== TO DO ==
Starting at the top of the records, output every line through the one that contains "timing,max_slew.worst_pin.slew,1010,ps", keeping each exactly as it appears.

== LISTED ENTRIES ==
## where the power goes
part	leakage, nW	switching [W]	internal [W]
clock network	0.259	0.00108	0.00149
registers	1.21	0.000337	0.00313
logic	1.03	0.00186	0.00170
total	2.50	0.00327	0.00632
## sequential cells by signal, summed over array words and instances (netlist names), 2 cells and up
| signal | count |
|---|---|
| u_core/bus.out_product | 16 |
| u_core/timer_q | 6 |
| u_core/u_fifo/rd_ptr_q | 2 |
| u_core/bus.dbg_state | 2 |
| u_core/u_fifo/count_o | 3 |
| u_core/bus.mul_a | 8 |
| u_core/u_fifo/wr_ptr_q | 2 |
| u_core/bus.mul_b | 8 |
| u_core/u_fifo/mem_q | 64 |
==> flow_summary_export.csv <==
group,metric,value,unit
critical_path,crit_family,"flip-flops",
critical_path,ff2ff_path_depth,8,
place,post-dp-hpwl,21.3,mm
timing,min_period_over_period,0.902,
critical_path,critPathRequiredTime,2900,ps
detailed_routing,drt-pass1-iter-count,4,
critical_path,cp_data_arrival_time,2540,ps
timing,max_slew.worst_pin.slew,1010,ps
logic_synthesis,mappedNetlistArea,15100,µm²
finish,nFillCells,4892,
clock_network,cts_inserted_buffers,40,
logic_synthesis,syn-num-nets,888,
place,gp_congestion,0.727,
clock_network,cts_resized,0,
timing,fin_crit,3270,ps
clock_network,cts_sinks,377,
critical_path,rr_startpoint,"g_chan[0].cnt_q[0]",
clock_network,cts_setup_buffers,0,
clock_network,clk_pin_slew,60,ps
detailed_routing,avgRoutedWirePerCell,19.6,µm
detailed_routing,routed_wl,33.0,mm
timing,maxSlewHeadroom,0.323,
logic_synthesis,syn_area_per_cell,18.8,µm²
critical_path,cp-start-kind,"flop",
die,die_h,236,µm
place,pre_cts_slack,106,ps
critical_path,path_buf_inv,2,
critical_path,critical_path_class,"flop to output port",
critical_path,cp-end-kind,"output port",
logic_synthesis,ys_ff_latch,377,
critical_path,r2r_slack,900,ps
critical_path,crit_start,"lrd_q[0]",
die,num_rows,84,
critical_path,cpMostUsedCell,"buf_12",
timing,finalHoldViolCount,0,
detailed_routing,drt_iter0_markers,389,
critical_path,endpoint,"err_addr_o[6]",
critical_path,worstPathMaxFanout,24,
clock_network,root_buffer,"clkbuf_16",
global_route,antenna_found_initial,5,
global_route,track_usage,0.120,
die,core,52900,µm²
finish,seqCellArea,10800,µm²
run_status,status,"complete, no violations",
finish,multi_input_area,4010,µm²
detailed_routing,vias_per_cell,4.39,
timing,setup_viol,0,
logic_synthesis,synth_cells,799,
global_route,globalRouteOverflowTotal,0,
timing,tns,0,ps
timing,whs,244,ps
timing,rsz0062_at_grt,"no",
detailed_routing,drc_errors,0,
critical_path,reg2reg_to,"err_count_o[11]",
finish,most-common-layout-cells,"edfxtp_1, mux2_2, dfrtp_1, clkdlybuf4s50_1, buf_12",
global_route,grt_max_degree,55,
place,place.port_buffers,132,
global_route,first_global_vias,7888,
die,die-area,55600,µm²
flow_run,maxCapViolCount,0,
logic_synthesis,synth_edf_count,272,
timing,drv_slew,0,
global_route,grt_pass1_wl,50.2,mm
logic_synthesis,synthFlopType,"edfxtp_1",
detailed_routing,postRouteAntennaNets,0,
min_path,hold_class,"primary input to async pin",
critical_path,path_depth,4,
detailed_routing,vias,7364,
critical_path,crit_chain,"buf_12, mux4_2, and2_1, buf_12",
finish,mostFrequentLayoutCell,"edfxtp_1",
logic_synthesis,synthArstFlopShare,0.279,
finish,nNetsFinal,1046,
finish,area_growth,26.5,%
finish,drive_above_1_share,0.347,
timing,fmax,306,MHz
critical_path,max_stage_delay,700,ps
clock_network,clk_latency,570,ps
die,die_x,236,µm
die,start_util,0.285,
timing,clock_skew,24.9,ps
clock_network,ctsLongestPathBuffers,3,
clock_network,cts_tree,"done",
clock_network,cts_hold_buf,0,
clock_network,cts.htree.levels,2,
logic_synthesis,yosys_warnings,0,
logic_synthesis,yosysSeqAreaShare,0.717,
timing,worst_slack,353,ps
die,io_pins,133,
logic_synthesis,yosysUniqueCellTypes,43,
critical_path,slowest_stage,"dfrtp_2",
--- src/rtl/seg_text_render_if.sv ---
// Pixel-path bundle for seg_text_render: scan coordinates, glyph buffer writes,
// blink controls and the registered lit-pixel result.
interface seg_text_render_if #(
  parameter int NUM_CHARS = 4
);
  logic [9:0]           start_x;
  logic [9:0]           start_y;
  logic [9:0]           x;
  logic [9:0]           y;
  logic                 frame_tick;
  logic                 wr_en;
  logic [3:0]           wr_addr;
  logic [3:0]           wr_code;
  logic [NUM_CHARS-1:0] blink_mask;
  logic                 display;

  modport master (
    output start_x, start_y, x, y, frame_tick, wr_en, wr_addr, wr_code, blink_mask,
    input  display
  );

  modport slave (
    input  start_x, start_y, x, y, frame_tick, wr_en, wr_addr, wr_code, blink_mask,
    output display
  );
endinterface

--- src/rtl/seg_text_render.sv ---
// Two-stage pipelined renderer for a row of seven-segment glyphs held in a small
// writable buffer, with integer scaling and per-character frame-tick blinking.
module seg_text_render #(
  parameter int NUM_CHARS    = 4,
  parameter int SCALE_SHIFT  = 0,
  parameter int BLINK_FRAMES = 30
) (
  input  logic              clk,
  input  logic              reset,
  seg_text_render_if.slave  bus
);

  localparam int          CNT_W = (BLINK_FRAMES > 1) ? $clog2(BLINK_FRAMES) : 1;
  localparam logic [12:0] BOX_W = 13'((NUM_CHARS * 32) << SCALE_SHIFT);
  localparam logic [12:0] BOX_H = 13'(40 << SCALE_SHIFT);
  localparam logic [3:0]  CODE_BLANK = 4'hF;

  typedef struct packed {
    logic a;
    logic b;
    logic c;
    logic d;
    logic e;
    logic f;
    logic g;
  } seg_t;

  function automatic seg_t glyph_segs(input logic [3:0] code);
    case (code)
      4'd0:    glyph_segs = seg_t'(7'b1111110);
      4'd1:    glyph_segs = seg_t'(7'b0110000);
      4'd2:    glyph_segs = seg_t'(7'b1101101);
      4'd3:    glyph_segs = seg_t'(7'b1111001);
      4'd4:    glyph_segs = seg_t'(7'b0110011);
      4'd5:    glyph_segs = seg_t'(7'b1011011);
      4'd6:    glyph_segs = seg_t'(7'b1011111);
      4'd7:    glyph_segs = seg_t'(7'b1110000);
      4'd8:    glyph_segs = seg_t'(7'b1111111);
      4'd9:    glyph_segs = seg_t'(7'b1111011);
      4'd10:   glyph_segs = seg_t'(7'b1100111);
      4'd11:   glyph_segs = seg_t'(7'b0001110);
      4'd12:   glyph_segs = seg_t'(7'b1110111);
      4'd13:   glyph_segs = seg_t'(7'b1001111);
      4'd14:   glyph_segs = seg_t'(7'b0000001);
      default: glyph_segs = seg_t'(7'b0000000);
    endcase
  endfunction

  // Segment rectangles in unscaled cell coordinates; columns 26..31 never match.
  function automatic logic seg_hit(input seg_t s, input logic [4:0] lx, input logic [5:0] ly);
    logic col_mid;
    logic col_left;
    logic col_right;
    col_mid   = (lx >= 5'd5)  && (lx <= 5'd20);
    col_left  = (lx <= 5'd4);
    col_right = (lx >= 5'd21) && (lx <= 5'd25);
    seg_hit = (s.a && col_mid   && (ly <= 6'd4))
           || (s.g && col_mid   && (ly >= 6'd17) && (ly <= 6'd21))
           || (s.d && col_mid   && (ly >= 6'd35) && (ly <= 6'd39))
           || (s.f && col_left  && (ly >= 6'd5)  && (ly <= 6'd16))
           || (s.b && col_right && (ly >= 6'd5)  && (ly <= 6'd16))
           || (s.e && col_left  && (ly >= 6'd22) && (ly <= 6'd34))
           || (s.c && col_right && (ly >= 6'd22) && (ly <= 6'd34));
  endfunction

  // Offsets are 11-bit two's complement so a scan left of or above the box goes negative instead of wrapping.
  logic [10:0] w_dx;
  logic [10:0] w_dy;
  logic        w_in_box;
  logic [3:0]  w_char;
  logic [4:0]  w_lx;
  logic [5:0]  w_ly;

  assign w_dx     = {1'b0, bus.x} - {1'b0, bus.start_x};
  assign w_dy     = {1'b0, bus.y} - {1'b0, bus.start_y};
  assign w_in_box = !w_dx[10] && !w_dy[10]
                 && ({2'b00, w_dx} < BOX_W) && ({2'b00, w_dy} < BOX_H);
  assign w_char   = 4'(w_dx >> (5 + SCALE_SHIFT));
  assign w_lx     = w_dx[4 + SCALE_SHIFT -: 5];
  assign w_ly     = 6'(w_dy >> SCALE_SHIFT);

  logic       r_in_box;
  logic [3:0] r_char;
  logic [4:0] r_lx;
  logic [5:0] r_ly;

  // NOTE: clocked state always uses non-blocking assignments so every register samples pre-edge values.
  always_ff @(posedge clk) begin
    if (reset) begin
      r_in_box <= 1'b0;
      r_char   <= 4'd0;
      r_lx     <= 5'd0;
      r_ly     <= 6'd0;
    end else begin
      r_in_box <= w_in_box;
      r_char   <= w_char;
      r_lx     <= w_lx;
      r_ly     <= w_ly;
    end
  end

  logic [3:0] r_buf [NUM_CHARS];

  // NOTE: the glyph buffer is a handful of flops rather than a RAM, so it takes the reset to blank like any register.
  always_ff @(posedge clk) begin
    if (reset) begin
      for (int i = 0; i < NUM_CHARS; i++) begin
        r_buf[i] <= CODE_BLANK;
      end
    end else if (bus.wr_en) begin
      for (int i = 0; i < NUM_CHARS; i++) begin
        if (bus.wr_addr == 4'(i)) begin
          r_buf[i] <= bus.wr_code;
        end
      end
    end
  end

  logic [CNT_W-1:0] r_blink_cnt;
  logic             r_blink_phase;

  always_ff @(posedge clk) begin
    if (reset) begin
      r_blink_cnt   <= '0;
      r_blink_phase <= 1'b0;
    end else if (bus.frame_tick) begin
      if (r_blink_cnt == CNT_W'(BLINK_FRAMES - 1)) begin
        r_blink_cnt   <= '0;
        r_blink_phase <= ~r_blink_phase;
      end else begin
        r_blink_cnt <= r_blink_cnt + CNT_W'(1);
      end
    end
  end

  logic [3:0] w_code;
  logic       w_blink_en;
  seg_t       w_segs;
  logic       w_lit;

  // NOTE: every combinational output gets a default first so no path can leave it holding a value (no latch).
  always_comb begin
    w_code     = CODE_BLANK;
    w_blink_en = 1'b0;
    for (int i = 0; i < NUM_CHARS; i++) begin
      if (r_char == 4'(i)) begin
        w_code     = r_buf[i];
        w_blink_en = bus.blink_mask[i];
      end
    end
  end

  assign w_segs = glyph_segs(w_code);
  assign w_lit  = r_in_box && seg_hit(w_segs, r_lx, r_ly) && !(r_blink_phase && w_blink_en);

  logic r_display;

  always_ff @(posedge clk) begin
    if (reset) begin
      r_display <= 1'b0;
    end else begin
      r_display <= w_lit;
    end
  end

  assign bus.display = r_display;

endmodule

--- src/flat_wrapper.sv ---
// flat-port wrapper written by rule: the top's interface ports become plain ports
module seg_text_render_flat 
#(
  parameter int NUM_CHARS    = 4,
  parameter int SCALE_SHIFT  = 0,
  parameter int BLINK_FRAMES = 30
)
  (clk, reset, bus_start_x, bus_start_y, bus_x, bus_y, bus_frame_tick, bus_wr_en, bus_wr_addr, bus_wr_code, bus_blink_mask, bus_display);
  seg_text_render_if #(.NUM_CHARS(NUM_CHARS)) bus_i ();
  input  logic clk;
  input  logic reset;
  input wire logic [$bits(bus_i.start_x)-1:0] bus_start_x;
  input wire logic [$bits(bus_i.start_y)-1:0] bus_start_y;
  input wire logic [$bits(bus_i.x)-1:0] bus_x;
  input wire logic [$bits(bus_i.y)-1:0] bus_y;
  input wire logic [$bits(bus_i.frame_tick)-1:0] bus_frame_tick;
  input wire logic [$bits(bus_i.wr_en)-1:0] bus_wr_en;
  input wire logic [$bits(bus_i.wr_addr)-1:0] bus_wr_addr;
  input wire logic [$bits(bus_i.wr_code)-1:0] bus_wr_code;
  input wire logic [$bits(bus_i.blink_mask)-1:0] bus_blink_mask;
  output wire logic [$bits(bus_i.display)-1:0] bus_display;
  assign bus_i.start_x = bus_start_x;
  assign bus_i.start_y = bus_start_y;
  assign bus_i.x = bus_x;
  assign bus_i.y = bus_y;
  assign bus_i.frame_tick = bus_frame_tick;
  assign bus_i.wr_en = bus_wr_en;
  assign bus_i.wr_addr = bus_wr_addr;
  assign bus_i.wr_code = bus_wr_code;
  assign bus_i.blink_mask = bus_blink_mask;
  assign bus_display = bus_i.display;
  seg_text_render #(.NUM_CHARS(NUM_CHARS), .SCALE_SHIFT(SCALE_SHIFT), .BLINK_FRAMES(BLINK_FRAMES)) u_core (.clk(clk), .reset(reset), .bus(bus_i));
endmodule
--- config.mk ---
export PLATFORM = sky130hd
export DESIGN_NAME = seg_text_render_flat
export DESIGN_NICKNAME = d
export VERILOG_FILES = /design/src/rtl/seg_text_render_if.sv /design/src/rtl/seg_text_render.sv /design/src/flat_wrapper.sv
export SDC_FILE = /design/constraint.sdc
export NUM_CORES = 1
export LEC_CHECK = 0
export CAP_MARGIN = 5
export CELL_PAD_IN_SITES_DETAIL_PLACEMENT = 1
export CELL_PAD_IN_SITES_GLOBAL_PLACEMENT = 1
export CORE_MARGIN = 1
export CORE_UTILIZATION = 39
export CTS_CLUSTER_DIAMETER = 50
export DETAILED_ROUTE_END_ITERATION = 16
export HOLD_SLACK_MARGIN = 0.1
export PLACE_DENSITY = 0.83
export SETUP_SLACK_MARGIN = 0.5
export SLEW_MARGIN = 0
export SYNTH_ARGS = -nofsm -noshare
export SYNTH_HDL_FRONTEND = slang
export SYNTH_SLANG_ARGS = --single-unit
--- constraint.sdc ---
create_clock -name clk -period 3.4 [get_ports clk]
set_input_delay 0.85 -clock clk [delete_from_list [all_inputs] [get_ports clk]]
set_output_delay 0.85 -clock clk [all_outputs]
set_load 0.05 [all_outputs]
Word level (Yosys, flattened, before mapping)

Memory sizes are Yosys's and may differ from the RTL's.
Index checks and enable logic that the tools add are counted.

Bits in registers: 23
Memory bits (writable): 16
Memory bits (read-only): 112
Input bits: 56
Output and inout bits: 1
Word-level logic and storage cells: 111
Memories kept: 2

Memories:

| memory           | words | bits a word | read ports | clocked after memory_dff | write ports | RTL line               | text |
|---|---|---|---|---|---|---|---|
| (name not given) | 16    | 7           | 1          | 0                        | 0           | seg_text_render.sv:29  | `case (code)` |
| u_core.r_buf     | 4     | 4           | 4          | 0                        | 4           | seg_text_render.sv:102 | `logic [3:0] r_buf [NUM_CHARS];` |

Add/subtract/negate cells: 3
Order comparisons: 16
Equal/unequal tests: 7
Muxes and demuxes: 31
Bitwise operators: 5
Reductions and logical operators: 40

Operators with widths:

| kind                                                                                 | number |
|---|---|
| 4-bit two-way mux                                                                    | 8 |
| 1-bit logical AND                                                                    | 28 |
| 1-bit two-way mux                                                                    | 22 |
| 10-bit by 10-bit subtractor with 11-bit output                                       | 2 |
| 4-bit by 2-bit == test with 1-bit output (second input constant)                     | 4 |
| 6-bit by 5-bit greater-or-equal comparator with 1-bit output (second input constant) | 2 |
| 6-bit by 5-bit less-or-equal comparator with 1-bit output (second input constant)    | 2 |
| 6-bit less-or-equal comparator (second input constant)                               | 2 |
| 11-bit by 6-bit less-than comparator with 1-bit output (second input constant)       | 1 |
| 11-bit by 8-bit less-than comparator with 1-bit output (second input constant)       | 1 |
| 5-bit less-or-equal comparator (second input constant)                               | 2 |
| 4-bit by 1-bit == test with 1-bit output (second input constant)                     | 2 |
| 4-bit logical NOT                                                                    | 2 |
| 6-bit by 3-bit greater-or-equal comparator with 1-bit output (second input constant) | 1 |
| 6-bit greater-or-equal comparator (second input constant)                            | 1 |
| 6-bit by 3-bit less-or-equal comparator with 1-bit output (second input constant)    | 1 |
| 1-bit logical OR                                                                     | 6 |
| 5-bit by 1-bit adder with 5-bit output (second input constant)                       | 1 |
| 5-bit == test (second input constant)                                                | 1 |
| 5-bit by 3-bit greater-or-equal comparator with 1-bit output (second input constant) | 1 |
| 5-bit greater-or-equal comparator (second input constant)                            | 1 |
| 5-bit by 3-bit less-or-equal comparator with 1-bit output (second input constant)    | 1 |
| 5-bit two-way mux                                                                    | 1 |
| 1-bit OR                                                                             | 4 |
| other kinds (3)                                                                      | 5 |

Logic depth before layout (Yosys ltp)

An unclocked memory read counts as a cell.

Word-level depth: 17
Mapped depth: 13

Least setup slack after synthesis

OpenSTA, ideal clock, no wires.

Path kind: input -> register
Start point: input bus_x[0]
End point: register u_core.r_in_box
Arrival: 2,581 ps
Data required time: 3,304 ps
Path slack: 723 ps
Stages on the path: 10
Path buffers: 0
Path through: inv_1 > ha_1 > fa_1 > nand2b_1 > a21boi_0 > o21ai_0 > o21ai_0 > xnor2_1 > nand2_1 > nor4b_1

Word-level cells in the longest chain between the ends: 5

RTL lines:

| element                                                                                                        | RTL line              | text |
|---|---|---|
| from (decl)                                                                                                    | flat_wrapper.sv:14    | `input wire logic [$bits(bus_i.x)-1:0] bus_x;` |
| 10-bit by 10-bit subtractor with 11-bit output *                                                               | seg_text_render.sv:74 | `assign w_dx = {1'b0, bus.x} - {1'b0, bus.start_x};` |
| parallel branches: the longest is 2 deep, another holds 11-bit by 8-bit less-than comparator with 1-bit output | -                     |  |
| 1-bit logical AND * (2 in a row)                                                                               | seg_text_render.sv:77 | `&& ({2'b00, w_dx} < BOX_W) && ({2'b00, w_dy} < BOX_H);` |
| to (signal assigned)                                                                                           | seg_text_render.sv:95 | `r_in_box <= w_in_box;` |
| to (decl)                                                                                                      | seg_text_render.sv:82 | `logic r_in_box;` |

Every way passes the cells marked *.
A chain may end at the register's enable or synchronous reset.

Worst setup path in the final report

Start point: input bus_start_y[2]
End point: register u_core.r_in_box

Word-level cells in the longest chain between the ends: 5

RTL lines:

| element                                                                                                        | RTL line              | text |
|---|---|---|
| from (decl)                                                                                                    | flat_wrapper.sv:13    | `input wire logic [$bits(bus_i.start_y)-1:0] bus_start_y;` |
| 10-bit by 10-bit subtractor with 11-bit output *                                                               | seg_text_render.sv:75 | `assign w_dy = {1'b0, bus.y} - {1'b0, bus.start_y};` |
| parallel branches: the longest is 3 deep, another holds 11-bit by 6-bit less-than comparator with 1-bit output | -                     |  |
| 1-bit logical AND *                                                                                            | seg_text_render.sv:77 |  |

Marked as above.

==> impl_metrics.json <==
{
  "status": "finished, final reports clean",
  "overflow": 0,
  "vias_per_cell": 5.27,
  "synth_mux_area_share_pct": 5.08,
  "hp-class": "reg -> reg",
  "synth_seq_cells": 39,
  "worst_slew_pin_slew_ns": 0.602,
  "pre_cts_slack_ns": 0.00761,
  "placed_area_um2": 3460,
  "post-place-cells": 465,
  "postSynthAreaPerCell_um2": 8.80,
  "synth_edf_count": 16,
  "clock_skew_ns": 0.00934,
  "syn-num-nets": 402,
  "drt_iter0_markers": 39,
  "cpPeakStageDelay_ns": 0.46,
  "synth_cell_type_count": 51,
  "postSynthCellCount": 319,
  "required_ns": 3.61,
  "max_slew_margin_pct": 59.8,
  "period_share_pct": 83.2,
  "final_cells": 477,
  "antenna_found_initial": 0,
  "die_w_um": 86.8,
  "antenna_left": 0,
  "final_area_um2": 3640,
  "cts_tree": "done",
  "grt_first_pass_wirelength_um": 11400,
  "n_antenna_cell": 0,
  "critPathCaptureType": "flip-flop",
  "clockBufferDepth": 2,
  "power_leakage_nw": 1.49,
  "finalHoldViolCount": 0,
  "grt_use_total_pct": 19.0,
  "r2r-end": "u_core.bus.display",
  "setup_violations": 0,
  "cts.sinks": 39,
  "cp.depth": 10,
  "clk_pin_slew_ns": 0.07,
  "r2r_slack_ns": 0.74,
  "worstPathMaxFanout": 4,
  "synth-async-reset-ratio_pct": 0,
  "drc": 0,
  "drv_cap": 0,
  "insertion_delay_ns": 0.30,
  "area_delta_synth_final_pct": 29.7,
  "grt_max_degree": 15,
  "synth_xor_area_share_pct": 4.06,
  "p_total_mw": 1.32,
  "finalCriticalPeriod_ns": 2.83,
  "first_pass_iters": 5,
  "r2r_cells": 9,
  "die_h_um": 86.8,
  "fin_util_pct": 53.0,
  "cp_top_family": "compound AO/OA/AOI/OAI gates",
  "start_kind": "input pin",
  "numCtsBuffers": 5,
  "synth_top_family_by_area": "simple AND/OR/NAND/NOR gates",
  "slew_viol_final": 0,
  "powerDensity_nw_per_um2": 363,
  "tns_ns": 0,
  "routedWlPerCell_um": 14.3,
  "port_buffers": 56,
  "synth-main-ff-cell": "dfxtp_1",
  "whs_ns": 0.529,
  "synth_area_um2": 2810,
  "fmax_mhz": 353,
  "design.core.area_um2": 6870,
  "cts_max_level": 2,
  "timing.rr.start": "u_core.r_char[0]",
  "netlist_top_cells_area": "edfxtp_1, dfxtp_1, ha_1",
  "synth_compound_area_share_pct": 17.0,
  "drive_above_1_share_pct": 12.3,
  "start_util_pct": 40.9,
  "wirelength_um": 6800,
  "nets": 463,
  "yosys_warnings": 0,
  "synth_top_cell_by_area": "edfxtp_1",
  "grt_pass1_vias": 2581,
  "gp_congestion": 0.778,
  "synthAdderAreaFrac_pct": 12.6,
  "num_rows": 30,
  "vias": 2515,
  "ys_seq_area_share_pct": 33.5,
  "clockRootBuffer": "clkbuf_8",
  "ir_worst_vdd_mv": 0.166,
  "die_area_um2": 7540,
  "dp_hpwl_um": 5480,
  "cts_hold_buf": 0,
  "crit_type": "in -> reg",
  "worstSetupEndpoint": "u_core.r_in_box",
  "rsz0062_at_grt": "true",
  "crit_chain": "clkdlybuf4s50_1 -> inv_1 -> ha_1 -> nor2b_1 -> o21ai_1 -> a21oi_1 -> a2111o_1 -> a21oi_2 -> mux2i_1 -> nor4b_2",
  "crit_slowest_cell": "clkdlybuf4s50_1",
  "synth_top_area_share_pct": 17.1,
  "crit_arrival_ns": 3.04,
  "layout_setup_ws_ns": 0.570,
  "startpoint": "bus_start_y[2]",
  "crit_buf_inv": 2,
  "synth-simple-area-share_pct": 21.7,
  "filler_cell_count": 827,
  "io_pins": 57
}
==> kinds of logic after synthesis <==
group / after synthesis
and+or+nand+nor: 116
AOI/OAI and AO/OA: 73
buffers and inverters: 43
DFF: 39
adders and majority gates: 27
xor gates and xnor gates: 13
muxes: 8
==> final cells by class <==
cell class	count	area [µm²]	area share [%]
repair buffers	62	606	16.6
clock inverters	3	17.5	0.481
multi-input cells	237	1750	48.1
flip-flops and latches	39	945	25.9
clock buffers	5	68.8	1.89
well taps	96	120	3.30
inverters	35	131	3.61
==> power breakdown <==
group	leakage, nW	internal [mW]	switching [mW]
Combinational	1.10	0.227	0.234
Clock	0.0421	0.142	0.164
Sequential	0.351	0.523	0.0292
Total	1.49	0.892	0.428
==> worst min-delay path by stage <==
stage | start | end | slack (ns) | depth (start not counted)
5_1_grt | u_core.r_blink_cnt[4] | u_core.r_blink_cnt[4] | 0.57 | 2
3_3_place_gp | u_core.r_blink_cnt[1] | u_core.r_blink_cnt[1] | 0.50 | 2
3_5_place_dp | u_core.r_blink_cnt[4] | u_core.r_blink_cnt[4] | 0.52 | 2
4_1_cts | u_core.r_blink_cnt[1] | u_core.r_blink_cnt[1] | 0.54 | 2
2_1_floorplan | u_core.r_blink_cnt[4] | u_core.r_blink_cnt[4] | 0.47 | 2
6_report | u_core.r_blink_cnt[1] | u_core.r_blink_cnt[1] | 0.53 | 2
==> state kept, by name (all words and copies together) (netlist names) <==
register	cells
u_core.r_blink_phase	1
u_core.bus.display	1
u_core.r_in_box	1
u_core.r_lx	5
u_core.r_blink_cnt	5
u_core.r_char	4
u_core.r_buf	16
u_core.r_ly	6
==> Yosys cell counts, types with 4 or more instances <==
master / n
inv_1: 35
nor2_1: 32
ha_1: 25
dfxtp_1: 23
o21ai_0: 19
nand2_1: 18
edfxtp_1: 16
nand2b_1: 14
or2_2: 13
a21oi_1: 12
nor2b_1: 10
nor3_1: 8
xor2_1: 8
a21o_1: 6
clkbuf_1: 5
mux4_2: 5
xnor2_1: 5
a21boi_0: 4
a31oi_1: 4
o21a_1: 4
==> worst register-to-register path: stages, from the launching register on <==
cell and delay (ns):
dfxtp_4 0.41, mux4_2 0.57, nand2b_1 0.21, ha_1 0.23, inv_1 0.08, mux2i_1 0.08, or4b_1 0.49, o2111ai_1 0.16
o21ai_0 0.15, o21ai_1 0.19
==> what timing repair did <==
item | in CTS | in global routing
pin swaps | 0 | 2
resized for setup | 3 | 20
setup buffers | 0 | 4
endpoints found under the setup margin | 2 | 3
==> cells in the final DEF (no fill, tap or decap), drive strengths merged, types with 2 or more instances in the layout <==
| master | n |
|---|---|
| mux4 | 5 |
| edfxtp | 16 |
| a2111oi | 2 |
| or3 | 2 |
| o211ai | 2 |
| mux2i | 3 |
| and3 | 3 |
| inv | 36 |
| nor4b | 2 |
| nand2b | 14 |
| a21o | 6 |
| dfxtp | 23 |
| xor2 | 8 |
| nor2 | 32 |
| o21ai | 20 |
| buf | 6 |
| o2111ai | 2 |
| fa | 2 |
| nor3 | 9 |
| clkbuf | 5 |
| o21bai | 2 |
| or2 | 13 |
| a21boi | 4 |
| nand4 | 3 |
| clkdlybuf4s50 | 56 |
| nor3b | 3 |
| nand3b | 2 |
| a211oi | 3 |
| ha | 25 |
| nand2 | 18 |
| xnor2 | 5 |
| a31oi | 4 |
| o22ai | 3 |
| a21oi | 12 |
| nand3 | 3 |
| nor2b | 10 |
| o21a | 4 |
==> metal layers <==
layer,global-route usage (%),vias up,share of wire [%]
li1,-,1246,-
met5,0,-,0
met2,35.9,47,53
met3,2.57,7,2.6
met4,4.09,0,1.1
met1,22.7,1215,43
Note: power is estimated with default switching activity, not from simulation.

== RESULT BELOW ==
## where the power goes
part	leakage, nW	switching [W]	internal [W]
clock network	0.259	0.00108	0.00149
registers	1.21	0.000337	0.00313
logic	1.03	0.00186	0.00170
total	2.50	0.00327	0.00632
## sequential cells by signal, summed over array words and instances (netlist names), 2 cells and up
| signal | count |
|---|---|
| u_core/bus.out_product | 16 |
| u_core/timer_q | 6 |
| u_core/u_fifo/rd_ptr_q | 2 |
| u_core/bus.dbg_state | 2 |
| u_core/u_fifo/count_o | 3 |
| u_core/bus.mul_a | 8 |
| u_core/u_fifo/wr_ptr_q | 2 |
| u_core/bus.mul_b | 8 |
| u_core/u_fifo/mem_q | 64 |
==> flow_summary_export.csv <==
group,metric,value,unit
critical_path,crit_family,"flip-flops",
critical_path,ff2ff_path_depth,8,
place,post-dp-hpwl,21.3,mm
timing,min_period_over_period,0.902,
critical_path,critPathRequiredTime,2900,ps
detailed_routing,drt-pass1-iter-count,4,
critical_path,cp_data_arrival_time,2540,ps
timing,max_slew.worst_pin.slew,1010,ps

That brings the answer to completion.